Description of problem: Version-Release number of selected component (if applicable): How reproducible: Steps to Reproduce: 1. update java to latest version (1.7.0._11) 2. run rhevm-manage-domains -action=add -domain=qa.lab.tlv.redhat.com -user=vdcadmin -passwordFile=/tmp/tmpLAuvZv -addPermissions -provider=ActiveDirectory 3. Actual results: # /usr/lib/jvm/jre-1.7.0-openjdk.x86_64/bin/java -version java version "1.7.0_11-icedtea" OpenJDK Runtime Environment (rhel-2.4.0.2.el6-x86_64) OpenJDK 64-Bit Server VM (build 24.0-b28, mixed mode) # /usr/bin/rhevm-manage-domains -action=add -domain=qa.lab.tlv.redhat.com -user=vdcadmin -passwordFile=/tmp/tmpLAuvZv -addPermissions -provider=ActiveDirectory # # A fatal error has been detected by the Java Runtime Environment: # # SIGSEGV (0xb) at pc=0x00007fdb25ebae5f, pid=20117, tid=140579204630272 # # JRE version: OpenJDK Runtime Environment (7.0_11) (build 1.7.0_11-icedtea-mockbuild_2013_01_23_09_25-b00) # Java VM: OpenJDK 64-Bit Server VM (24.0-b28 mixed mode linux-amd64 compressed oops) # Problematic frame: # V [libjvm.so+0x5d9e5f] JNI_CreateJavaVM+0xd40f # # Failed to write core dump. Core dumps have been disabled. To enable core dumping, try "ulimit -c unlimited" before starting Java again # # An error report file with more information is saved as: # /var/log/hs_err_pid20117.log # # If you would like to submit a bug report, please include # instructions on how to reproduce the bug and visit: # http://icedtea.classpath.org/bugzilla # /usr/bin/rhevm-manage-domains: line 149: 20117 Aborted "${JAVA_HOME}/bin/java" -cp .:$CP org.ovirt.engine.core.utils.kerberos.ManageDomains "$@" -propertiesFile=$PROPERTIES_FILE You have new mail in /var/spool/mail/root Expected results: new domain should be added Additional info:
release 11 of jdk 7 was around a security issue.
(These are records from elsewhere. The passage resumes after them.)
--- config.mk ---
export PLATFORM = sky130hd
export DESIGN_NAME = kbd_mem_arbiter
export DESIGN_NICKNAME = d
export VERILOG_FILES = /design/src/rtl/kbd_arb_pkg.sv /design/src/rtl/kbd_mem_arbiter_fifo.sv /design/src/rtl/kbd_mem_arbiter.sv
export SDC_FILE = /design/constraint.sdc
export NUM_CORES = 1
export LEC_CHECK = 0
export BUFFER_PORTS_ARGS = -buffer_cell sky130_fd_sc_hd__buf_4
export CORE_MARGIN = 1
export CORE_UTILIZATION = 46
export CTS_BUF_LIST = sky130_fd_sc_hd__clkbuf_16
export DETAILED_ROUTE_END_ITERATION = 10
export PLACE_DENSITY = 0.82
export SYNTH_ARGS = -nofsm -noshare
export SYNTH_HDL_FRONTEND = slang
export SYNTH_SLANG_ARGS = --single-unit
--- constraint.sdc ---
create_clock -name clk -period 2.3 [get_ports clk]
set_input_delay 0.46 -clock clk [delete_from_list [all_inputs] [get_ports clk]]
set_output_delay 0.46 -clock clk [all_outputs]
set_load 0.05 [all_outputs]
--- src/rtl/kbd_arb_pkg.sv ---
// Shared types and constants for the keyboard/CPU memory-port arbiter.
package kbd_arb_pkg;

  typedef enum logic [1:0] {
    K_IDLE = 2'd0,
    K_DATA = 2'd1,
    K_FLAG = 2'd2
  } kstate_e;

  typedef enum logic [1:0] {
    F_NUM1 = 2'd0,
    F_NUM2 = 2'd1,
    F_OP   = 2'd2
  } field_e;

  localparam logic [7:0] BREAK_PREFIX = 8'hF0;

endpackage

--- src/rtl/kbd_mem_arbiter_fifo.sv ---
// Synchronous FIFO of 8-bit make-codes; a push into a full queue is accepted
// only when a pop happens in the same cycle.
module kbd_fifo #(
  parameter int DEPTH = 4
) (
  input  logic                     clk,
  input  logic                     rst_n,
  input  logic                     push_i,
  input  logic [7:0]               data_i,
  input  logic                     pop_i,
  output logic [7:0]               data_o,
  output logic                     full_o,
  output logic                     empty_o,
  output logic [$clog2(DEPTH):0]   count_o
);

  localparam int AW = $clog2(DEPTH);

  logic [7:0]  mem_q [DEPTH];
  logic [AW:0] wr_ptr_q;
  logic [AW:0] rd_ptr_q;
  logic        do_push_s;
  logic        do_pop_s;

  // Extra pointer bit distinguishes full from empty when the indices match.
  assign count_o   = wr_ptr_q - rd_ptr_q;
  assign empty_o   = (wr_ptr_q == rd_ptr_q);
  assign full_o    = (wr_ptr_q[AW] != rd_ptr_q[AW]) &&
                     (wr_ptr_q[AW-1:0] == rd_ptr_q[AW-1:0]);
  assign do_pop_s  = pop_i && !empty_o;
  assign do_push_s = push_i && (!full_o || do_pop_s);
  assign data_o    = mem_q[rd_ptr_q[AW-1:0]];

  always_ff @(posedge clk or negedge rst_n) begin
    if (!rst_n) begin
      wr_ptr_q <= '0;
      rd_ptr_q <= '0;
      for (int i = 0; i < DEPTH; i++) begin
        mem_q[i] <= 8'h00;
      end
    end else begin
      if (do_push_s) begin
        mem_q[wr_ptr_q[AW-1:0]] <= data_i;
        wr_ptr_q                <= wr_ptr_q + (AW+1)'(1);
      end
      if (do_pop_s) begin
        rd_ptr_q <= rd_ptr_q + (AW+1)'(1);
      end
    end
  end

endmodule

--- src/rtl/kbd_mem_arbiter.sv ---
// Shares the data-memory port between the core and the keyboard mailbox
// writer; the core has priority but a deferred keyboard write is forced.
module kbd_mem_arbiter
  import kbd_arb_pkg::*;
#(
  parameter int FIFO_DEPTH = 4,
  parameter int NUM1_ADDR  = 33,
  parameter int NUM2_ADDR  = 34,
  parameter int OP_ADDR    = 35,
  parameter int FLAG1_ADDR = 36,
  parameter int FLAG2_ADDR = 37,
  parameter int MAX_WAIT   = 3
) (
  input  logic        clk,
  input  logic        rst_n,
  input  logic        CpuMemRead,
  input  logic        CpuMemWrite,
  input  logic [31:0] CpuAddress,
  input  logic [31:0] CpuWriteData,
  input  logic        newchar,
  input  logic [15:0] char,
  output logic        MemRead,
  output logic        MemWrite,
  output logic [31:0] Address,
  output logic [31:0] WriteData,
  output logic        CpuStall,
  output logic        KbdOverflow,
  output logic [1:0]  KbdField
);

  localparam int AW = $clog2(FIFO_DEPTH);
  localparam int WW = (MAX_WAIT > 0) ? $clog2(MAX_WAIT + 1) : 1;
  localparam logic [WW-1:0] WAIT_MAX = WW'(MAX_WAIT);
  localparam logic [AW:0]   CNT_ONE  = (AW+1)'(1);

  kstate_e       state_q;
  field_e        field_q;
  logic [WW-1:0] wait_q;
  logic          newchar_q;
  logic          overflow_q;

  logic          push_s;
  logic          pop_s;
  logic          more_s;
  logic [7:0]    code_s;
  logic          fifo_full_s;
  logic          fifo_empty_s;
  logic [AW:0]   fifo_count_s;
  logic          cpu_req_s;
  logic          kbd_pending_s;
  logic          kbd_grant_s;
  logic [31:0]   kbd_addr_s;

  kbd_fifo #(.DEPTH(FIFO_DEPTH)) u_fifo (
    .clk     (clk),
    .rst_n   (rst_n),
    .push_i  (push_s),
    .data_i  (char[7:0]),
    .pop_i   (pop_s),
    .data_o  (code_s),
    .full_o  (fifo_full_s),
    .empty_o (fifo_empty_s),
    .count_o (fifo_count_s)
  );

  assign push_s        = newchar && !newchar_q && (char[15:8] != BREAK_PREFIX);
  assign cpu_req_s     = CpuMemRead || CpuMemWrite;
  assign kbd_pending_s = (state_q == K_DATA) || (state_q == K_FLAG);
  assign kbd_grant_s   = kbd_pending_s && (!cpu_req_s || (wait_q == WAIT_MAX));
  assign pop_s         = kbd_grant_s &&
                         ((state_q == K_FLAG) || (field_q == F_OP));
  // Something is still queued after this cycle's pop if more than one entry
  // is held or a new code arrives now.
  assign more_s        = (fifo_count_s > CNT_ONE) || push_s;
  assign KbdOverflow   = overflow_q;
  assign KbdField      = field_q;

  always_comb begin
    kbd_addr_s = 32'(NUM1_ADDR);
    case (field_q)
      F_NUM2:  kbd_addr_s = (state_q == K_FLAG) ? 32'(FLAG2_ADDR) : 32'(NUM2_ADDR);
      F_OP:    kbd_addr_s = 32'(OP_ADDR);
      default: kbd_addr_s = (state_q == K_FLAG) ? 32'(FLAG1_ADDR) : 32'(NUM1_ADDR);
    endcase
  end

  always_comb begin
    MemRead   = 1'b0;
    MemWrite  = 1'b0;
    Address   = 32'd0;
    WriteData = 32'd0;
    CpuStall  = cpu_req_s && kbd_grant_s;
    if (kbd_grant_s) begin
      MemWrite  = 1'b1;
      Address   = kbd_addr_s;
      WriteData = (state_q == K_DATA) ? {24'd0, code_s} : 32'd1;
    end else if (cpu_req_s) begin
      MemRead   = CpuMemRead;
      MemWrite  = CpuMemWrite && !CpuMemRead;
      Address   = CpuAddress;
      WriteData = CpuWriteData;
    end else begin
      MemRead   = 1'b0;
      MemWrite  = 1'b0;
    end
  end

  always_ff @(posedge clk or negedge rst_n) begin
    if (!rst_n) begin
      state_q    <= K_IDLE;
      field_q    <= F_NUM1;
      wait_q     <= '0;
      newchar_q  <= 1'b0;
      overflow_q <= 1'b0;
    end else begin
      newchar_q <= newchar;
      if (push_s && fifo_full_s && !pop_s) begin
        overflow_q <= 1'b1;
      end
      if (kbd_grant_s) begin
        wait_q <= '0;
      end else if (kbd_pending_s && (wait_q != WAIT_MAX)) begin
        wait_q <= wait_q + WW'(1);
      end
      // An out-of-range field value behaves as NUM1 throughout.
      case (state_q)
        K_IDLE: begin
          if (!fifo_empty_s) begin
            state_q <= K_DATA;
          end
        end
        K_DATA: begin
          if (kbd_grant_s) begin
            if (field_q == F_OP) begin
              field_q <= F_NUM1;
              state_q <= more_s ? K_DATA : K_IDLE;
            end else begin
              state_q <= K_FLAG;
            end
          end
        end
        K_FLAG: begin
          if (kbd_grant_s) begin
            field_q <= (field_q == F_NUM2) ? F_OP : F_NUM2;
            state_q <= more_s ? K_DATA : K_IDLE;
          end
        end
        default: state_q <= K_IDLE;
      endcase
    end
  end

endmodule

### Word level (Yosys, flattened, before mapping)

Cells that the tools add are included.
Widths: inputs -> output; s select.

* add/subtract/negate cells: 4
* multipliers: 0
* div/mod/pow operators: 0
* magnitude comparators: 4
* eq/ne operators: 14
* shifts and indexed selects: 0
* mux-type cells: 31
* bitwise gates (word level): 2
* reductions and logical operators: 30

Operator list (number)
* $mux 32: 4
* $bwmux 32: 1
* $mux 8: 4
* $mux 2: 10
* $bmux 8 s2: 1
* $demux 8 s2: 1
* $logic_and 1x1->1: 13
* $ne 2x2->1 const B: 5
* $ne 8x8->1 const B: 1
* $add 3x1->3 const B: 2
* $eq 2x2->1 const B: 3
* $ge 3x3->1 const B: 2
* $logic_not 1->1: 6
* $logic_or 1x1->1: 6
* $mux 3: 2
* $not 2->3: 2
* $pmux 2 s3: 1
* $pmux 3 s2: 1
* $mux 1: 5
* $eq 2x1->1 const B: 2
* $pmux 2 s2: 1
* $reduce_and 4->1: 1
* $reduce_bool 2->1: 2
* $eq 3x3->1: 1
* other kinds (8): 8

* register bits: 46
* bits in latches: 0
* memory bits (writable): 0
* bits in read-only memories: 0
* bits of input ports: 85
* logic and storage cells: 96
* memories: 0

### Logic depth before layout (Yosys ltp)

Gate-level depths: netlist of run 1.

* word-level depth: 8
* gate-level depth with buffers: 7
* depth with buffers taken out: 6

### Hierarchy

Synthesis of run 1 repeated with hierarchy kept, for this count alone.

* cell total of the unflattened synthesis: 274
* area, all modules: 2952.8 um2

By module, submodules not included
* kbd_fifo: instances 1, cells an instance 124, area each 1843.0 um2, seq. area each 950.9 um2
* kbd_mem_arbiter: instances 1, cells an instance 150, area each 1109.8 um2, seq. area each 200.2 um2

### Least setup slack after synthesis of run 1

OpenSTA, ideal clock, no wires.

* path type: register to output
* start: register state_q[0]
* end: output Address[1]
* arrival time: 2.394 ns
* slack: -0.554 ns
* cell stages (with the launch flop): 7
* cell sequence: dfrtp_1 > inv_1 > ha_1 > buf_4 > nand2_1 > clkbuf_1 > o31ai_1

* cells in the longest elaborated chain, start to end: 4
* elaborated cells between the ends (all ways): 7

RTL lines
* start: declaration: line kbd_mem_arbiter.sv:36 `kstate_e state_q;`
* start signal: assignment: line kbd_mem_arbiter.sv:136 `state_q <= more_s ? K_DATA : K_IDLE;`
* start signal: assignment: line kbd_mem_arbiter.sv:145 `state_q <= more_s ? K_DATA : K_IDLE;`
* $eq 2x2->1 or $eq 2x1->1 (tied branches): line kbd_mem_arbiter.sv:68, kbd_mem_arbiter.sv:81
* $mux 3 or $logic_or 1x1->1 (tied branches): line kbd_mem_arbiter.sv:81, kbd_mem_arbiter.sv:68
* $pmux 3 s2 or $logic_and 1x1->1 (tied branches): line kbd_mem_arbiter.sv:80, kbd_mem_arbiter.sv:69
* $mux 32 *: line kbd_mem_arbiter.sv:93 `if (kbd_grant_s) begin`
* end: declaration: line kbd_mem_arbiter.sv:24 `output logic [31:0] Address,`

Every way passes the cells marked *; elsewhere a longest branch is shown, timed or not.

### Worst setup path in the final report of run 1

* start: register wait_q[0]
* end: output Address[8]

* cells in the longest elaborated chain, start to end: 4

RTL lines
* start: declaration: line kbd_mem_arbiter.sv:38 `logic [WW-1:0] wait_q;`
* start signal: assignment: line kbd_mem_arbiter.sv:123 `wait_q <= wait_q + WW'(1);`
* $eq 2x2->1: line kbd_mem_arbiter.sv:69 `assign kbd_grant_s = kbd_pending_s && (!cpu_req_s || (wait_q == WAIT_MAX));`
* $logic_or 1x1->1: line kbd_mem_arbiter.sv:69
* $logic_and 1x1->1: line kbd_mem_arbiter.sv:69
* $mux 32: line kbd_mem_arbiter.sv:93

No other way between the ends.

==> flow_metrics.env, run 1 <==
export IMPL_start_kind="register"
export IMPL_grt_start_max_net_pins=47
export IMPL_path_max_fanout=28
export IMPL_drive_above_1_share=0.584
export IMPL_synth_simple_area_share=0.188
export IMPL_overflow=0
export IMPL_muxShareOfSynthArea=0.198
export IMPL_n_fill_cell=387
export IMPL_worst_r2r_endpoint="u_fifo.mem_q[16]"
export IMPL_max_freq_mhz=432
export IMPL_arrival_ps=1850
export IMPL_critPathSlowestCell="dfrtp_1"
export IMPL_drtIter0Drc=145
export IMPL_ant_nets=0
export IMPL_layout_nets=527
export IMPL_critical_path_buf_inv_count=2
export IMPL_critical_path_class="reg -> out"
export IMPL_grt_busiest_layer="met2"
export IMPL_dieArea_um2=6700
export IMPL_drt_total_wl_mm=9.29
export IMPL_cts_root_buf="clkbuf_16"
export IMPL_antenna_found_initial=0
export IMPL_grt_pass1_wl_mm=13.2
export IMPL_num_antenna_cells=0
export IMPL_die_w_um=81.8
export IMPL_synth_compound_area_frac=0.0883
export IMPL_setup_ws_ps=-13.6
export IMPL_gp_congestion=0.840
export IMPL_synthCells=263
export IMPL_cp_required_ps=1840
export IMPL_grt_util_met1=0.300
export IMPL_drv_cap=0
export IMPL_syn_area_per_cell_um2=11.2
export IMPL_grt_total_usage=0.269
export IMPL_status="finished, violations left"
export IMPL_die_h_um=81.8
export IMPL_yosysSeqAreaShare=0.392
export IMPL_rows=28
export IMPL_globalRouteMet2Util=0.505
export IMPL_io_pins=155
export IMPL_path_clk_slew_ps=60
export IMPL_fin_tns_setup_ps=-29.0
export IMPL_powerDensity_nw_per_um2=1400
export IMPL_hpwl_mm=6.59
export IMPL_final_cell_mix="buf_4 (163), and3_1 (52), dfrtp_1 (46)"
export IMPL_period_minus_slack_ps=2310
export IMPL_reg2reg_slack_ps=120
export IMPL_hp_class="in -> async"
export IMPL_portBuffers=154
export IMPL_synth_seq_cells=46
export IMPL_avgRoutedWirePerCell_um=18.5
export IMPL_start_util=0.487
export IMPL_worstRegToRegCells=7
export IMPL_post_route_util=0.755
export IMPL_yosys_warnings=0
export IMPL_htree_num_levels=2
export IMPL_r2r_start="state_q[1]"
export IMPL_violations="negative setup slack"
export IMPL_drc=0
export IMPL_first_pass_iters=4
export IMPL_final_common_cell="buf_4"
export IMPL_whs_ps=166
export IMPL_synth_async_sr_flop_share=1.00
export IMPL_via_per_inst=5.57
export IMPL_syn_nets=363
export IMPL_ir_drop_mv=0.805
export IMPL_synth_edf_count=0
export IMPL_core_area_um2=6030
export IMPL_cp_end_kind="output pin"
export IMPL_insertion_delay_ps=290
export IMPL_clk_path_buf_depth=2
export IMPL_cpPeakStageDelay_ps=400
export IMPL_p_leak_nw=2.34
export IMPL_pre_cts_slack_ps=63.7
export IMPL_syn_area_um2=2930
export IMPL_synthXorXnorAreaFrac=0.0209
export IMPL_cts_tree="done"
export IMPL_worst_path_dominant_cell_family="flip-flops"
export IMPL_drv_slew=0
export IMPL_worstMarginPinSlew_ps=563
export IMPL_finClkSkew_ps=4.89
export IMPL_yosysUniqueCellTypes=42
export IMPL_vias=2803
export IMPL_slew_headroom=0.625
export IMPL_synth_top_family_by_area="multiplexers"
export IMPL_synthAdderAreaFrac=0.0666
export IMPL_cts_sinks=46
export IMPL_syn2layout_area_growth_pct=55.1
export IMPL_finalCritPeriodShare=1.01
export IMPL_use_met3=0.0467
export IMPL_crit_chain="ha_2 -> o21bai_4 -> nand2_2 -> buf_8 -> and3_1 -> buf_4"
export IMPL_hold_viol_final=0
export IMPL_setup_viol=6
export IMPL_cts_made_buffers=5
export IMPL_synthFlopType="dfrtp_1"
export IMPL_grt_pass1_vias=2689
export IMPL_rsz0062_at_grt="yes"
## sequential cells by signal, indices dropped and copies added (netlist names)
name	cells
wait_q	2
u_fifo.rd_ptr_q	3
state_q	2
newchar_q	1
u_fifo.wr_ptr_q	3
KbdOverflow	1
KbdField	2
u_fifo.mem_q	32
## power by group
| part | switching, mW | total [mW] | internal [mW] |
|---|---|---|---|
| clock network | 0.312 | 0.714 | 0.403 |
| registers | 0.250 | 1.46 | 1.21 |
| logic | 2.40 | 4.18 | 1.78 |
| total | 2.96 | 6.35 | 3.39 |
## layout make-up
type                    instances  area [um^2]  area share
multi-input cells             186         1710       0.377
clock inverters                 3         18.8     0.00413
well taps                      75         93.8      0.0206
repair buffers                176         1400       0.308
flip-flops and latches         46         1150       0.253
clock buffers                   5          125      0.0275
inverters                      12         45.0     0.00990
## Yosys cell counts, types with 2 or more instances
cell type | number | area, um^2
a21oi_1 | 3 | 15.0
a32o_1 | 7 | 70.1
and2_1 | 4 | 25.0
and3_1 | 52 | 325
buf_4 | 2 | 15.0
clkbuf_1 | 15 | 56.3
dfrtp_1 | 46 | 1150
ha_1 | 14 | 175
inv_1 | 12 | 45.0
mux2_1 | 2 | 22.5
mux2_2 | 31 | 349
mux2i_1 | 3 | 30.0
mux4_2 | 8 | 180
nand2_1 | 11 | 41.3
nand3_1 | 5 | 25.0
nand3_4 | 4 | 70.1
nor2_1 | 4 | 15.0
o21ai_0 | 9 | 45.0
o21bai_1 | 2 | 15.0
or2_2 | 2 | 12.5
xnor2_1 | 5 | 43.8
xor2_1 | 2 | 17.5
## kinds of logic after synthesis
| family | after synthesis |
|---|---|
| DFF | 46 |
| AOI/OAI and AO/OA | 33 |
| muxes | 44 |
| adders and majority gates | 15 |
| xor gates and xnor gates | 7 |
| and+or+nand+nor | 87 |
| buffers and inverters | 31 |
## stage by stage
step	power, mW	instances	instance area (um^2)
after global placement	5.13	486	4220
final	6.35	503	4550
after CTS	6.15	498	4470
after detailed placement	5.23	486	4220
after global routing	6.68	503	4550
after floorplan	4.17	263	2960
## metal layers
metal,wire length (um),part of all wire,vias to the layer above
li1,-,-,1292
met3,721,0.078,20
met5,0,0,-
met1,3440,0.37,1356
met2,4930,0.53,135
met4,189,0.020,0
## how the worst max path moves through the flow
stage	from	to	slack, ps	depth (start not counted)
3_3_place_gp	state_q[0]	WriteData[6]	110	7
4_1_cts	state_q[1]	WriteData[4]	7	7
2_1_floorplan	state_q[0]	Address[2]	-100	7
6_report	wait_q[0]	Address[8]	-10	6
3_5_place_dp	state_q[0]	Address[1]	60	7
5_1_grt	state_q[1]	WriteData[6]	-60	7
## repair_timing
item                                    4_1_cts  5_1_grt
endpoints found under the setup margin       67       40
pin swaps                                     0        1
gates cloned                                  0        1
gates resized for setup                      20        7
hold buffers                                  0        0
buffers inserted                              4        4
Power figures use the tool's default switching activity.
==> run 2: changes to the inputs <==
--- a/config.mk
+++ b/config.mk
@@ -7,10 +7,11 @@
 export LEC_CHECK = 0
 export BUFFER_PORTS_ARGS = -buffer_cell sky130_fd_sc_hd__buf_4
 export CORE_MARGIN = 1
-export CORE_UTILIZATION = 46
+export CORE_UTILIZATION = 49
 export CTS_BUF_LIST = sky130_fd_sc_hd__clkbuf_16
 export DETAILED_ROUTE_END_ITERATION = 10
-export PLACE_DENSITY = 0.82
+export GPL_TIMING_DRIVEN = 0
+export PLACE_DENSITY = 0.86
 export SYNTH_ARGS = -nofsm -noshare
 export SYNTH_HDL_FRONTEND = slang
 export SYNTH_SLANG_ARGS = --single-unit
==> constraint.sdc (replaced) <==
create_clock -name clk -period 2.85 [get_ports clk]
set_input_delay 0.285 -clock clk [delete_from_list [all_inputs] [get_ports clk]]
set_output_delay 0.285 -clock clk [all_outputs]
set_load 0.05 [all_outputs]
==> run 2 against run 1 <==
Via count down 2.2%. Hold slack worse by 170 ps. Die area decreased by 6.0%. Critical endpoint is now WriteData[3]. The flow finishes with violations (negative hold slack). First-iteration DRC count down 39%. Critical path type unchanged.
==> flow_metrics.env, run 2 (same netlist as run 1, synthesis figures left out) <==
export IMPL_vias=2741
export IMPL_place_area_um2=4180
export IMPL_start_kind="register"
export IMPL_final_common_cell="buf_4"
export IMPL_drt_total_wl_mm=9.00
export IMPL_total_power_mw=4.75
export IMPL_fin_tns_setup_ps=0
export IMPL_cts_made_buffers=5
export IMPL_die_h_um=79.4
export IMPL_antenna_found_initial=0
export IMPL_setup_viol=0
export IMPL_top_register="u_fifo.mem_q"
export IMPL_comb_power_share=0.637
export IMPL_syn2layout_area_growth_pct=47.2
export IMPL_critical_path_class="reg -> out"
export IMPL_drtIter0Drc=89
export IMPL_drc=0
export IMPL_die_w_um=79.4
export IMPL_layout_nets=524
export IMPL_post_cts_setup_buffer_count=0
export IMPL_finalInstanceArea_um2=4320
export IMPL_insertion_delay_ps=280
export IMPL_gp_congestion=0.815
export IMPL_hp_class="in -> async"
export IMPL_max_freq_mhz=366
export IMPL_largest_reg_flops=32
export IMPL_grt_pass1_wl_mm=13.7
export IMPL_portBuffers=154
export IMPL_drv_slew=0
export IMPL_hold_viol_final=7
export IMPL_violations="negative hold slack"
export IMPL_top_regs="u_fifo.mem_q: 32 flops, u_fifo.rd_ptr_q: 3 flops, u_fifo.wr_ptr_q: 3 flops"
export IMPL_rows=27
export IMPL_grt_busiest_layer="met2"
export IMPL_cp_end_kind="output pin"
export IMPL_status="finished, violations left"
export IMPL_final_cell_mix="buf_4 (156), and3_1 (52), dfrtp_1 (46)"
export IMPL_grt_start_max_net_pins=47
export IMPL_ant_nets=0
export IMPL_cp_required_ps=2570
export IMPL_arrival_ps=2440
export IMPL_path_clk_slew_ps=60
export IMPL_finalCritPeriodShare=0.957
export IMPL_cts_root_buf="clkbuf_16"
export IMPL_drive_above_1_share=0.505
export IMPL_p_leak_nw=2.20
export IMPL_num_antenna_cells=0
export IMPL_avgRoutedWirePerCell_um=18.2
export IMPL_rsz0062_at_grt="no"
export IMPL_whs_ps=-1.55
export IMPL_p_clk_frac=0.114
export IMPL_pwr_share_seq=0.249
export IMPL_powerDensity_nw_per_um2=1100
export IMPL_path_max_fanout=10
export IMPL_drv_cap=0
export IMPL_htree_num_levels=2
export IMPL_clk_path_buf_depth=2
export IMPL_overflow=0
export IMPL_period_minus_slack_ps=2730
export IMPL_io_pins=155
export IMPL_ir_drop_mv=0.636
export IMPL_grt_util_met1=0.291
export IMPL_worstMarginPinSlew_ps=585
export IMPL_first_pass_iters=4
export IMPL_core_area_um2=5640
export IMPL_intPower_mw=2.48
export IMPL_grt_pass1_vias=2769
export IMPL_slew_headroom=0.610
export IMPL_dieArea_um2=6300
export IMPL_cts_sinks=46
export IMPL_cts_tree="done"
export IMPL_cts_hold_buffers=0
export IMPL_p_sw_frac=0.478
export IMPL_via_per_inst=5.53
export IMPL_n_fill_cell=400
export IMPL_start_util=0.520
export IMPL_switchingPower_mw=2.27
export IMPL_finClkSkew_ps=4.16
export IMPL_use_met3=0.0552
export IMPL_hpwl_mm=6.96
export IMPL_globalRouteMet2Util=0.566
export IMPL_grt_total_usage=0.292
-- run 2: cell types whose count changed in the layout (fill, tap and decap cells not counted), moves of 3 or more --
cell      previous run  this run
a32o_1               0         7
a32o_2               7         0
clkbuf_1             0        15
ha_2                 3         0
ha_1                10        14
buf_4              163       156
buf_6                9         1
-- run 2: through the flow --
| step | instances | worst slack [ps] | utilization |
|---|---|---|---|
| detailed placement | 489 | 262 | 0.741 |
| CTS | 496 | 84.2 | 0.765 |
| global route | 496 | 17.6 | 0.765 |
| floorplan | 263 | 171 | - |
| global placement | 489 | 330 | 0.741 |
| finish | 496 | 121 | 0.765 |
I took my java.security file and placed it onto the jenkins VM and manage domains ran. sun added a sun.security.pkcs11.SunPKCS11 as the first provider which causes this. as a workaround we can : 1. comment the provider and set the 1st and 2nd provider to be the same #security.provider.1=sun.security.pkcs11.SunPKCS11 ${java.home}/lib/security/nss.cfg security.provider.1=sun.security.provider.Sun security.provider.2=sun.security.provider.Sun 2.put an overrided java.policy file in our jboss install dir and pass -Djava.security.properties to jboss
the file is /usr/lib/jvm/java-1.7.0-openjdk-1.7.0.11.x86_64/jre/lib/security/java.security
I think option #2 is more valid. We should not tamper with java installation.